Lew Puller, who had lost both legs and most of his two hands in Vietnam, had been one of my best friends since 1984, when I first met him at the Pentagon. Now, he has been dead for 24 years and already his celebrity has faded away, as his Pulitzer Prize winning autobiography has faded from the bookstores. Yet every time I see someone in a wheelchair, I remember him. Often still, having heard an interesting story, I forget he is gone and think, “That is something I ought to talk to Lew about.”
Many of his friends, including me, have asked themselves the reason for which he took his own life at a time when outward appearances suggested such success. I thought I knew the man, but I had no inkling he was so despondent. We had spoken a lot over the years about his family, his wife, his children and the problems he experienced. No problem we discussed seemed to me to be so insurmountable as to lead him to suicide. Early in our friendship, I talked to him daily as he struggled to put on paper that which would become his autobiography. The book did not come to him easily. At most, he wrote only a paragraph each day. Often, he wrote nothing for weeks. Through all this, he never once showed me what he had written. As I look back, I see that, even with those who knew him best, he did not divulge the extent of his internal suffering. This video, recorded about three years before his suicide is ironically telling in retrospect.

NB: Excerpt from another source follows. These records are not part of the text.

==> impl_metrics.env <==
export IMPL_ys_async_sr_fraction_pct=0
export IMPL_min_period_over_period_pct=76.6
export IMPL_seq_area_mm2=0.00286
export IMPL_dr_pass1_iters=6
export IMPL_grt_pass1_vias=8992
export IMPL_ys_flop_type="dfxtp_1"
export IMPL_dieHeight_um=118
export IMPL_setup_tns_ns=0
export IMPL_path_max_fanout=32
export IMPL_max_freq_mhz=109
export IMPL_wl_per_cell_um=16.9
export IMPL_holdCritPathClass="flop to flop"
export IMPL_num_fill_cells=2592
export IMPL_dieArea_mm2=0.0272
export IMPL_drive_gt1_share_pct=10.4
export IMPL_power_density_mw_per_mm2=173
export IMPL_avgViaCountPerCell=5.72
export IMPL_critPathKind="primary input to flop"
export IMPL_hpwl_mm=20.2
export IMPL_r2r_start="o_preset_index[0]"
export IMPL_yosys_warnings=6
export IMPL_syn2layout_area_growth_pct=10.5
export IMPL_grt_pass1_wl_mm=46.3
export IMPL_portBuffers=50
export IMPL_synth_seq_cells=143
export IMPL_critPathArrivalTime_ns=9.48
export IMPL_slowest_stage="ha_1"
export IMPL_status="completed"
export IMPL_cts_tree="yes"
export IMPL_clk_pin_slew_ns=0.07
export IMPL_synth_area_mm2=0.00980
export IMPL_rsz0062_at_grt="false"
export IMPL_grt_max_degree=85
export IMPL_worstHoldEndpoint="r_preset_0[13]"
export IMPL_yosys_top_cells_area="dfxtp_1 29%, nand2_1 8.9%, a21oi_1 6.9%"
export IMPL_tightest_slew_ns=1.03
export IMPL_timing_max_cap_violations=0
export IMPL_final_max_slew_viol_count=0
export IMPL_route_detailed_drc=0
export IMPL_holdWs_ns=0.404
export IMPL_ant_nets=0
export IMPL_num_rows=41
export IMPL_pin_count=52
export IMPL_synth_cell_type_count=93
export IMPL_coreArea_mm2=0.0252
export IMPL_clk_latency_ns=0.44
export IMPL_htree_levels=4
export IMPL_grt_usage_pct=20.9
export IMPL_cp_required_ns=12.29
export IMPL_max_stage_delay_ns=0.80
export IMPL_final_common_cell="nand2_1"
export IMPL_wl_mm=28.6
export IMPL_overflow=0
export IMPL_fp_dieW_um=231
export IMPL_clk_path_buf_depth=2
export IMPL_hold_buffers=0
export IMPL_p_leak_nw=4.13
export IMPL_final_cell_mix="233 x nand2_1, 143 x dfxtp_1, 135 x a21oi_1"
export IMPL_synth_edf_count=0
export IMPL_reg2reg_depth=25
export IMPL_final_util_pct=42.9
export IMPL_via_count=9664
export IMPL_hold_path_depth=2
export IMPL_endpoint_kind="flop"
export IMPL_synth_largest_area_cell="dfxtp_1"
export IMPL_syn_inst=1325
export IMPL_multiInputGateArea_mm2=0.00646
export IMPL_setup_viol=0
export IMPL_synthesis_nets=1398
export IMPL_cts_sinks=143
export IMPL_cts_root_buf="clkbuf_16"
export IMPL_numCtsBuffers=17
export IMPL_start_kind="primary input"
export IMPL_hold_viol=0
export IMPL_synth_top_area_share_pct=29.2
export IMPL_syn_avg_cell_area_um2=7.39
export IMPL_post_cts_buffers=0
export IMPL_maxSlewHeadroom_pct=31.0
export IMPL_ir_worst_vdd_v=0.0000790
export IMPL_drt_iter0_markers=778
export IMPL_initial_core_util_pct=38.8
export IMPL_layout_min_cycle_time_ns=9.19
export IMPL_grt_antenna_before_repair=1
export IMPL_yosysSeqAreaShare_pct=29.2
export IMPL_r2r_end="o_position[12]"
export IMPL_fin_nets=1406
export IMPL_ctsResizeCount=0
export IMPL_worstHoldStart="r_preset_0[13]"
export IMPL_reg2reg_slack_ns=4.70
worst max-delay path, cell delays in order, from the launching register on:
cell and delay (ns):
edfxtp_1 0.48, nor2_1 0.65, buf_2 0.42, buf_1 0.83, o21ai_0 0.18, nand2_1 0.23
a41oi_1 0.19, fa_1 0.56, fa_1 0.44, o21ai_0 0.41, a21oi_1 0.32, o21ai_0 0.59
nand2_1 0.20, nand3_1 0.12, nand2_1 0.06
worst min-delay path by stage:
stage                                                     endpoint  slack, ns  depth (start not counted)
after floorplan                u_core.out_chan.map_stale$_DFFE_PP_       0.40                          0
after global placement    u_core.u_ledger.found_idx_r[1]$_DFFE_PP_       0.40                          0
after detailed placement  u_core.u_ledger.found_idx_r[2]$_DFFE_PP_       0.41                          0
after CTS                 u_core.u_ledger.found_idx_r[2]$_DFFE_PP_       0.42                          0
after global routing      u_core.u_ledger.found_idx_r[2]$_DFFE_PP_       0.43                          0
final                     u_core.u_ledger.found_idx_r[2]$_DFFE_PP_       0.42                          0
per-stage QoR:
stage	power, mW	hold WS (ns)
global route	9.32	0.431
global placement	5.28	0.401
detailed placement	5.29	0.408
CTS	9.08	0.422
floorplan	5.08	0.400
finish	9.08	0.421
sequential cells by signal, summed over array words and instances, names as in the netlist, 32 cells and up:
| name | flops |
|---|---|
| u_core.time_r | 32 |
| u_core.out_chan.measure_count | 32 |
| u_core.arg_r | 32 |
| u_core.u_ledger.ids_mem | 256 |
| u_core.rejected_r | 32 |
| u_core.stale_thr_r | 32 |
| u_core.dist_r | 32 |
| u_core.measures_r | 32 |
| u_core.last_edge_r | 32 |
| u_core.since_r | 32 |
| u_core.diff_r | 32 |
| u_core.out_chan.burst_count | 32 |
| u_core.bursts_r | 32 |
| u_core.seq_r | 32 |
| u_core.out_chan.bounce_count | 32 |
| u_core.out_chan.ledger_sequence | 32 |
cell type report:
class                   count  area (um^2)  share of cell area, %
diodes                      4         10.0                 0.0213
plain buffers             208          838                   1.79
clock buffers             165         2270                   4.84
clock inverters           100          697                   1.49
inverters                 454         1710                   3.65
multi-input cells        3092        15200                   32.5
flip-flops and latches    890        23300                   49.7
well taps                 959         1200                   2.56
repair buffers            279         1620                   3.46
==> src/design/pkes_pkg.sv <==
// Package for the panel key and encoder scanner: word types, codes and tables.
// Used by every module of the scanner; depends on nothing else.
package pkes_pkg;

  // table geometry and field widths
  localparam int TABLE_ROWS  = 6;
  localparam int CFG_INDEX_W = 1;
  localparam int CFG_DATA_W  = 4;

  // operation codes
  localparam logic OP_SAMPLE  = 1'b0;
  localparam logic OP_COMMAND = 1'b1;

  // configuration register indexes
  localparam logic [CFG_INDEX_W-1:0] REG_BUTTON_CONFIRM  = 1'b0;
  localparam logic [CFG_INDEX_W-1:0] REG_ENCODER_CONFIRM = 1'b1;

  // reset values of the confirm counts
  localparam logic [3:0] BUTTON_CONFIRM_RESET  = 4'd3;
  localparam logic [3:0] ENCODER_CONFIRM_RESET = 4'd5;

  // host command codes (low 7 bits)
  localparam logic [6:0] CMD_RELAY_ONE  = 7'd1;
  localparam logic [6:0] CMD_RELAY_SYNC = 7'd3;
  localparam logic [6:0] CMD_POWER_OFF  = 7'd4;

  // special key codes
  localparam logic [7:0] POWER_KEY     = 8'hFF;
  localparam logic [7:0] POWER_ON_CODE = 8'h8B;
  localparam logic [7:0] RELEASE_MASK  = 8'h7F;
  localparam logic [7:0] RIGHT_FLAG    = 8'h80;
  localparam logic [3:0] COUNT_MAX     = 4'd15;

  // input word, fields in order
  typedef struct packed {
    logic       operation;
    logic [2:0] row;
    logic [7:0] sample;
    logic [7:0] command;
  } in_word_t;

  // result word, fields in order
  typedef struct packed {
    logic       code_valid;
    logic [7:0] key_code;
    logic       relay_one_low;
    logic       relay_two_low;
    logic       relay_sync_low;
    logic       power_on;
  } out_word_t;

  // classified word passed from front to back
  typedef struct packed {
    logic       is_command;
    logic       row_ok;
    logic [2:0] row;
    logic [7:0] sample;
    logic [7:0] command;
    logic       button_need;
    logic       press_found;
    logic [7:0] press_code;
    logic [2:0] press_bit;
    logic [7:0] enc_first;
    logic [7:0] enc_second;
  } cls_word_t;

  // button bits of each row
  function automatic logic [7:0] button_mask(input logic [2:0] r);
    logic [7:0] m;
    case (r)
      3'd3:    m = 8'h91;
      3'd4:    m = 8'hBF;
      default: m = 8'h81;
    endcase
    return m;
  endfunction

  // press code of a row and bit, zero where no button sits
  function automatic logic [7:0] press_code(input logic [2:0] r, input logic [2:0] b);
    logic [7:0] c;
    c = 8'h00;
    case (r)
      3'd0: begin
        if (b == 3'd0) c = 8'h81;
        if (b == 3'd7) c = 8'h8D;
      end
      3'd1: begin
        if (b == 3'd0) c = 8'h83;
        if (b == 3'd7) c = 8'h8E;
      end
      3'd2: begin
        if (b == 3'd0) c = 8'h85;
        if (b == 3'd7) c = 8'h8F;
      end
      3'd3: begin
        if (b == 3'd0) c = 8'h87;
        if (b == 3'd4) c = 8'h88;
        if (b == 3'd7) c = 8'h90;
      end
      3'd4: begin
        case (b)
          3'd0:    c = 8'h89;
          3'd1:    c = 8'h8A;
          3'd2:    c = 8'h84;
          3'd3:    c = 8'h8C;
          3'd4:    c = 8'h86;
          3'd5:    c = 8'h82;
          3'd7:    c = 8'h91;
          default: c = 8'h00;
        endcase
      end
      3'd5: begin
        if (b == 3'd0) c = POWER_KEY;
        if (b == 3'd7) c = 8'h92;
      end
      default: c = 8'h00;
    endcase
    return c;
  endfunction

  // base code of the encoder on bits 1 and 2
  function automatic logic [7:0] enc_first_base(input logic [2:0] r);
    logic [7:0] c;
    case (r)
      3'd0:    c = 8'h14;
      3'd1:    c = 8'h16;
      3'd2:    c = 8'h18;
      3'd3:    c = 8'h1A;
      3'd5:    c = 8'h1B;
      default: c = 8'h00;
    endcase
    return c;
  endfunction

  // base code of the encoder on bits 4 and 5
  function automatic logic [7:0] enc_second_base(input logic [2:0] r);
    logic [7:0] c;
    case (r)
      3'd0:    c = 8'h15;
      3'd1:    c = 8'h17;
      3'd2:    c = 8'h19;
      default: c = 8'h00;
    endcase
    return c;
  endfunction

endpackage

I had small windows into his life outside the Pentagon where we both worked. I knew his wife, Toddy, and his two children, Lew and Maggie…and the basset hound, Josephine. My wife and I had been to their Northern Virginia home on several occasions. Lew’s mother, Virginia, was in the mold of a southern lady who spoke well, articulating each word distinctly. When I spoke to her at several of the large, annual Puller family gatherings, she always reminded me that her husband, Chesty Puller, was a “national figure.” My own mother loved Lew’s autobiography and bought extra copies to give to her friends. When Lew visited Cleveland on a book tour, my mother took the bus to downtown where she greeted him as he exited the car in front of the bookstore where he was to speak. She was delighted when Lew instantly recognized her name and told her I was one of his best friends.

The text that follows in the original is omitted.